A Unique Spherical Ultra-High Vacuum Chamber

The Department of Energy is funding this research work with the intention of advancing fusion energy science. Fusion energy is a potential solution to meet increasing energy demands and is being explored in many different contexts.

The experiments carried out by this research group are intended to contribute to more powerful and efficient jet propulsion, advancements in laboratory astrophysics and cheaper and cleaner energy.

MDC was eager to support this research work by manufacturing a unique spherical ultra-high vacuum chamber. This manufacturing job shows the commitment and attention that MDC gives to their customers and their ability to accomplish difficult projects.

The chamber fabricated for the University of Washington posed a number of manufacturing challenges.

Tony Casaray, Manufacturing Manager, MDC

Manufacturing Challenges

60” spherical ultra-high vacuum chamber

The initial challenge was the size of the chamber. It is a large chamber with an outside diameter of 60”. Since each of the hemispherical heads were made from six formed segments, the heads had to be pieced together. The segments were created over-sized in their raw shape and were cut down to their correct size with a 5 axis laser to ensure accurate fit-up. Fixturing was developed in order to jig the segments while they were carefully tacked in place.

After assembling each hemisphere, the internal seams were fusion welded and skip welding was applied to the exterior to ensure structural integrity of the chamber. A large vertical turret lathe was used to precision bore the hemispherical ends and one of the ends was designed to house a custom wire sealed flange used to hold a planar two-electrode plasma gun, which was a part of the University of Washington’s existing equipment.

60” spherical ultra-high vacuum chamber

60” spherical ultra-high vacuum chamber

A hinged door with a double O-ring groove was added on the other end. The door is designed in such a way that the inside of the chamber can be easily accessed.

Differential pumping allows the vessel to attain the UHV pressures required for fusion experiments. Port locations were bored into the perimeter of the chamber. Alignment was achieved using a helium neon laser, aimed at a focal point created inside the chamber, for each target location.

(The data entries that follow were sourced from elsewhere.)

**config.mk**
```make
export PLATFORM = sky130hd
export DESIGN_NAME = mem_arbiter
export DESIGN_NICKNAME = d
export VERILOG_FILES = /design/src/rtl/mem_arbiter_pkg.sv /design/src/rtl/rr_arb2.sv /design/src/rtl/mem_arbiter.sv
export SDC_FILE = /design/constraint.sdc
export NUM_CORES = 1
export LEC_CHECK = 0
export BUFFER_PORTS_ARGS = -buffer_cell sky130_fd_sc_hd__buf_4
export CORE_UTILIZATION = 25
export CTS_BUF_LIST = sky130_fd_sc_hd__clkbuf_16
export DETAILED_ROUTE_END_ITERATION = 7
export GPL_TIMING_DRIVEN = 0
export PLACE_DENSITY_LB_ADDON = 0.25
export SYNTH_ARGS = -nofsm -noshare
export SYNTH_HDL_FRONTEND = slang
export SYNTH_SLANG_ARGS = --single-unit
```
**constraint.sdc**
```tcl
create_clock -name i_clk -period 1.3 [get_ports i_clk]
set_input_delay 0.13 -clock i_clk [delete_from_list [all_inputs] [get_ports i_clk]]
set_output_delay 0.13 -clock i_clk [all_outputs]
set_load 0.005 [all_outputs]
```
**src/rtl/mem_arbiter_pkg.sv**
```systemverilog
// rtl/mem_arbiter_pkg.sv - shared widths, sequencer states and parked-bus constants
package mem_arbiter_pkg;

  localparam int ADDR_W_DEF = 3;
  localparam int DATA_W_DEF = 8;

  // Fixed four-step access sequence
  typedef enum logic [1:0] {
    ST_IDLE = 2'd0,
    ST_BUS  = 2'd1,
    ST_WAIT = 2'd2,
    ST_DONE = 2'd3
  } state_t;

  // Bus value while no access is in flight: read strobe, RAM selected, zero address/data
  localparam logic PARK_RW = 1'b1;
  localparam logic PARK_CS = 1'b0;

  // A write aimed at ROM is never allowed onto the bus as a write
  function automatic logic is_rom_write(input logic rw, input logic cs);
    return cs & ~rw;
  endfunction

endpackage

```
**src/rtl/rr_arb2.sv**
```systemverilog
// rtl/rr_arb2.sv - two-input round-robin grant with alternating priority
module rr_arb2 (
  input  logic i_clk,
  input  logic i_rst_n,
  input  logic i_req0,
  input  logic i_req1,
  input  logic i_en,
  output logic o_valid,
  output logic o_idx
);

  logic r_prio;

  // Grant the lone requester, or the prio port when both ask
  always_comb begin
    o_valid = i_req0 | i_req1;
    if (i_req0 & i_req1) begin
      o_idx = r_prio;
    end else begin
      o_idx = i_req1;
    end
  end

  // Priority moves to the port that lost (or did not take) each grant
  always_ff @(posedge i_clk or negedge i_rst_n) begin
    if (!i_rst_n) begin
      r_prio <= 1'b0;
    end else if (i_en && o_valid) begin
      r_prio <= ~o_idx;
    end
  end

endmodule

```
**src/rtl/mem_arbiter.sv**
```systemverilog
// rtl/mem_arbiter.sv - two-port arbiter and 4-state access sequencer for the RAM/ROM block
module mem_arbiter
  import mem_arbiter_pkg::*;
#(
  parameter int ADDR_W = ADDR_W_DEF,
  parameter int DATA_W = DATA_W_DEF
) (
  input  logic              i_clk,
  input  logic              i_rst_n,
  input  logic              i_req0,
  input  logic [ADDR_W-1:0] i_addr0,
  input  logic              i_rw0,
  input  logic              i_cs0,
  input  logic [DATA_W-1:0] i_wdata0,
  input  logic              i_req1,
  input  logic [ADDR_W-1:0] i_addr1,
  input  logic              i_rw1,
  input  logic              i_cs1,
  input  logic [DATA_W-1:0] i_wdata1,
  output logic              o_ack0,
  output logic              o_ack1,
  output logic              o_err0,
  output logic              o_err1,
  output logic [DATA_W-1:0] o_rdata,
  output logic [ADDR_W-1:0] o_mem_addr,
  output logic              o_mem_rw,
  output logic              o_mem_cs,
  output logic [DATA_W-1:0] o_mem_wdata,
  input  logic [DATA_W-1:0] i_mem_rdata
);

  state_t              r_state;
  logic                r_gnt;
  logic                r_rom_wr;

  logic                w_arb_en;
  logic                w_gnt_valid;
  logic                w_gnt_idx;
  logic [ADDR_W-1:0]   w_addr;
  logic                w_rw;
  logic                w_cs;
  logic [DATA_W-1:0]   w_wdata;

  assign w_arb_en = (r_state == ST_IDLE);

  rr_arb2 u_arb (
    .i_clk   (i_clk),
    .i_rst_n (i_rst_n),
    .i_req0  (i_req0),
    .i_req1  (i_req1),
    .i_en    (w_arb_en),
    .o_valid (w_gnt_valid),
    .o_idx   (w_gnt_idx)
  );

  // Select the winning requester's transaction fields
  always_comb begin
    w_addr  = w_gnt_idx ? i_addr1  : i_addr0;
    w_rw    = w_gnt_idx ? i_rw1    : i_rw0;
    w_cs    = w_gnt_idx ? i_cs1    : i_cs0;
    w_wdata = w_gnt_idx ? i_wdata1 : i_wdata0;
  end

  // Sequencer: the bus registers double as the transaction latch through BUS and WAIT
  always_ff @(posedge i_clk or negedge i_rst_n) begin
    if (!i_rst_n) begin
      r_state     <= ST_IDLE;
      r_gnt       <= 1'b0;
      r_rom_wr    <= 1'b0;
      o_ack0      <= 1'b0;
      o_ack1      <= 1'b0;
      o_err0      <= 1'b0;
      o_err1      <= 1'b0;
      o_rdata     <= '0;
      o_mem_addr  <= '0;
      o_mem_rw    <= PARK_RW;
      o_mem_cs    <= PARK_CS;
      o_mem_wdata <= '0;
    end else begin
      o_ack0 <= 1'b0;
      o_ack1 <= 1'b0;
      o_err0 <= 1'b0;
      o_err1 <= 1'b0;
      case (r_state)
        ST_IDLE: begin
          if (w_gnt_valid) begin
            r_gnt       <= w_gnt_idx;
            r_rom_wr    <= is_rom_write(w_rw, w_cs);
            o_mem_addr  <= w_addr;
            o_mem_rw    <= w_rw | w_cs;
            o_mem_cs    <= w_cs;
            o_mem_wdata <= w_wdata;
            r_state     <= ST_BUS;
          end
        end
        ST_BUS: begin
          // Write strobe ends here; the same location is read back in WAIT
          o_mem_rw <= 1'b1;
          r_state  <= ST_WAIT;
        end
        ST_WAIT: begin
          o_rdata     <= i_mem_rdata;
          o_ack0      <= ~r_gnt;
          o_ack1      <= r_gnt;
          o_err0      <= ~r_gnt & r_rom_wr;
          o_err1      <= r_gnt & r_rom_wr;
          o_mem_addr  <= '0;
          o_mem_rw    <= PARK_RW;
          o_mem_cs    <= PARK_CS;
          o_mem_wdata <= '0;
          r_state     <= ST_DONE;
        end
        ST_DONE: begin
          r_state <= ST_IDLE;
        end
        default: begin
          r_state <= ST_IDLE;
        end
      endcase
    end
  end

endmodule

```
==> flow_summary_export.csv <==
group,metric,value,unit
sta,drv_slew,0,
power_and_ir_drop,internal-power,3.50,mW
layout,fin_area,2330,µm²
setup_path,critPathCaptureType,"flop",
power_and_ir_drop,swShare,0.320,
flow_run,maxCapViolations,0,
layout,diodes,0,
setup_path,start_kind,"flop",
setup_path,crit_fanout,5,
logic_synthesis,ys_warn_count,0,
logic_synthesis,yosys.area.top_type,"dfrtp_1",
sta,relSlewSlack,0.737,
placed_design,io_buffers,62,
cts,clk_latency,0.27,ns
logic_synthesis,syn-cell-area,1390,µm²
sta,min_period,1.37,ns
floorplanning,dieArea,5840,µm²
layout,area_growth,68.6,%
floorplanning,fp.coreArea,5200,µm²
power_and_ir_drop,cellLeakagePower,1.14,nW
cts,cts.path.max_buffers,2,
layout,fillCellCount,518,
layout,seq_area,752,µm²
drt,wirelength,3.41,mm
sta,worstMarginPinSlew,0.394,ns
global_routing,grt_pass1_wl,5.70,mm
floorplanning,io_pins,63,
layout,multi_input_area,684,µm²
cts,cts.reportedPaths.clkPinSlew,0.05,ns
power_and_ir_drop,switchingPower,1.65,mW
drt,drt-initial-drc-count,26,
sta,finalClockSkew,0.00341,ns
logic_synthesis,synthCells,115,
floorplanning,start_util,0.266,
cts,cts_root_buf,"clkbuf_16",
worst_hold_path,worstHoldPathType,"input port to flop",
setup_path,ff2ff_path_depth,7,
run_status,outcome,"finished, violations left",
sta,setup_viol,14,
placed_design,placed_area,1950,µm²
logic_synthesis,yosys.cell_types.count,27,
drt,vias_per_cell,4.25,
power_and_ir_drop,ir_drop,1.00,mV
power_and_ir_drop,p_comb_frac,0.504,
global_routing,grt_pass1_vias,1252,
logic_synthesis,synth-main-ff-cell,"dfrtp_1",
worst_hold_path,hold-path-cell-count,2,
layout,final_cell_mix,"buf_4, dfrtp_1, nand2_2, o21ai_2",
power_and_ir_drop,seqPwrFrac,0.295,
power_and_ir_drop,p_clk_frac,0.201,
sta,clock.fmax,728,MHz
layout,drive_above_1_share,0.663,
drt,via_count,1131,
floorplanning,die_x,76.4,µm
setup_path,cp.arrival,1.57,ns
logic_synthesis,ys_top_cells_by_area,"dfrtp_1, mux2i_1, mux2_2",
sta,fin_setup_tns,-0.810,ns
setup_path,path_class,"flop to flop",
power_and_ir_drop,power_density,2210,nW/µm²
cts,cts_sinks,30,
setup_path,cp.required,1.50,ns
sta,worst_slack,-0.0730,ns
placed_design,gp_congestion,0.712,
logic_synthesis,synthArstFlopShare,1.00,
cts,tritoncts.num_buffers,5,
global_routing,grt_usage,0.124,
drt,drc,0,
logic_synthesis,yosysSeqAreaShare,0.543,
global_routing,grt_antenna_before_repair,0,
floorplanning,num_rows,26,
drt,first_pass_iters,3,
drt,wl_per_cell,12.8,µm
drt,drtAntennaViolNets,0,
layout,layout_commonest_cell,"buf_4",
layout,nets,237,
sta,finalCritPeriodShare,1.06,
sta,rsz0062_at_grt,"true",
logic_synthesis,synth-edff-count,0,
global_routing,grt_overflow,0,
logic_synthesis,syn_avg_cell_area,12.0,µm²
placed_design,dp_hpwl,2.29,mm
sta,hold_violations,0,
cts,cts_tree,"built",
logic_synthesis,synth_top_area_share,0.524,
cts,h-tree-depth,2,
global_routing,grt_max_degree,31,
run_status,violations,"negative setup slack",
logic_synthesis,ys_seq_elements,30,
logic_synthesis,syn_nets,156,
floorplanning,die_h,76.4,µm
==> critical path: stages, from the launching register on <==
cell      delay [ns]
dfrtp_1         0.37
inv_2           0.12
ha_4            0.17
nor3b_4         0.19
o21bai_4        0.19
buf_6           0.17
nand2_2         0.05
o21ai_2         0.05
==> what timing repair did <==
item                                   in CTS  in global routing
gates resized for setup                    22                 20
setup endpoints to repair                  25                 22
hold buffers                                1                  0
endpoints found under the hold margin      29                  0
cloned                                      2                  0
pin swaps                                  10                  3
buffers inserted                            7                  3
==> through the flow <==
stage / total power, mW / util / instances / setup slack (ns) / hold slack [ns]
final: 5.15 / 0.449 / 266 / -0.0730 / 0.0896
after detailed placement: 3.43 / 0.375 / 247 / -0.314 / 0.0925
after CTS: 4.98 / 0.431 / 264 / -0.141 / 0.0836
after global placement: 3.39 / 0.375 / 247 / -0.313 / 0.0922
after floorplan: 2.65 / - / 115 / -0.150 / -0.166
after global routing: 5.54 / 0.449 / 266 / -0.150 / 0.0891
==> worst paths after layout <==
path	startpoint	endpoint	slack (ns)
setup / recovery	r_state[0]	o_mem_wdata[3]	-0.07
hold / removal	i_mem_rdata[6]	o_rdata[6]	0.09
setup reg to reg	r_state[0]	o_mem_wdata[3]	-0.07
hold reg to reg	o_mem_wdata[4]	o_mem_wdata[4]	0.48
max in group asynchronous	i_rst_n	o_mem_rw	0.63
min in group asynchronous	i_rst_n	o_ack1	0.35
==> per-layer routing <==
layer | up-vias | track usage | part of all wire
met5 | - | 0 | 0
met4 | 0 | 0.0404 | 0.010
met3 | 5 | 0.0455 | 0.073
met2 | 45 | 0.204 | 0.46
met1 | 528 | 0.150 | 0.45
li1 | 553 | - | -
==> synthesized netlist by cell type, types with 2 or more instances <==
| library cell | count |
|---|---|
| nand2_1 | 18 |
| a21oi_1 | 2 |
| a32o_1 | 2 |
| mux2i_1 | 12 |
| inv_1 | 4 |
| dfrtp_1 | 29 |
| nor2b_1 | 2 |
| o21ai_0 | 3 |
| nor2_1 | 4 |
| mux2_2 | 8 |
| ha_1 | 3 |
| o21ai_2 | 10 |
| buf_6 | 3 |
| o21ai_1 | 2 |
==> registers in the layout (all words and copies together) (netlist names) <==
| name | cells |
|---|---|
| o_rdata | 8 |
| r_rom_wr | 1 |
| o_mem_cs | 1 |
| o_mem_wdata | 8 |
| o_ack1 | 1 |
| r_state | 2 |
| o_err1 | 1 |
| u_arb.r_prio | 1 |
| r_gnt | 1 |
| o_err0 | 1 |
| o_mem_rw | 1 |
| o_mem_addr | 3 |
| o_ack0 | 1 |
==> layout make-up <==
class                           instances  share of cell area
Sequential cell                        30               0.322
Multi-Input combinational cell         76               0.293
Timing Repair Buffer                   75               0.256
Clock buffer                            5              0.0536
Tap cell                               70              0.0375
Buffer                                  4              0.0284
Inverter                                4             0.00643
Clock inverter                          2             0.00322
==> kinds of logic after synthesis <==
group	share of synthesized area
AND/OR/NAND/NOR	0.112
flip-flops	0.543
AO/OA/AOI/OAI	0.122
multiplexers	0.152
buffers and inverters	0.0443
adder cells (fa/ha/maj)	0.0271
==> power groups by stage <==
stage          Combinational, mW  Clock, mW  Sequential [mW]
2_1_floorplan               1.13          0             1.52
3_3_place_gp                1.89          0             1.51
3_5_place_dp                1.91          0             1.52
4_1_cts                     2.38       1.08             1.52
5_1_grt                     2.84       1.12             1.58
6_report                    2.60       1.03             1.52
No activity file was read; power rests on OpenSTA's default activity.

60” spherical ultra-high vacuum chamber

After completing machining and welding operations, a ferro-arm CMM was used to verify port target locations. The final step was to electropolish the chamber, followed by vacuum leak testing before being assembled onto its frame.

MDC successfully overcame these manufacturing challenges and delivered a high quality custom-made ultra-high vacuum chamber that exceeded expectations in terms of cost and functionality.

60” spherical ultra-high vacuum chamber

60” spherical ultra-high vacuum chamber

The experiments carried out at this laboratory employ high power plasma guns installed onto the spherical ultra-high vacuum chamber fabricated by MDC. The chamber must be large enough to avoid the interaction of the plasma with the interior walls and have the spherical shape to deliver unobstructed symmetrical views of the plasma for advanced experimental configurations and diagnostics.

This unique chamber is the key component of this experimental installation, enabling 3D tomographic reconstruction of the shape and flows of the plasma.

60” spherical ultra-high vacuum chamber

The performance of the MDC vacuum chamber has proven to be better than our original design and in the end, was more cost effective than expected.

Setthivoine You, Ph.D., Assistant Professor, University of Washington

 

60” spherical ultra-high vacuum chamber

This information has been sourced, reviewed and adapted from materials provided by MDC Vacuum Products, LLC.

For more information on this source, please visit MDC Vacuum Products, LLC.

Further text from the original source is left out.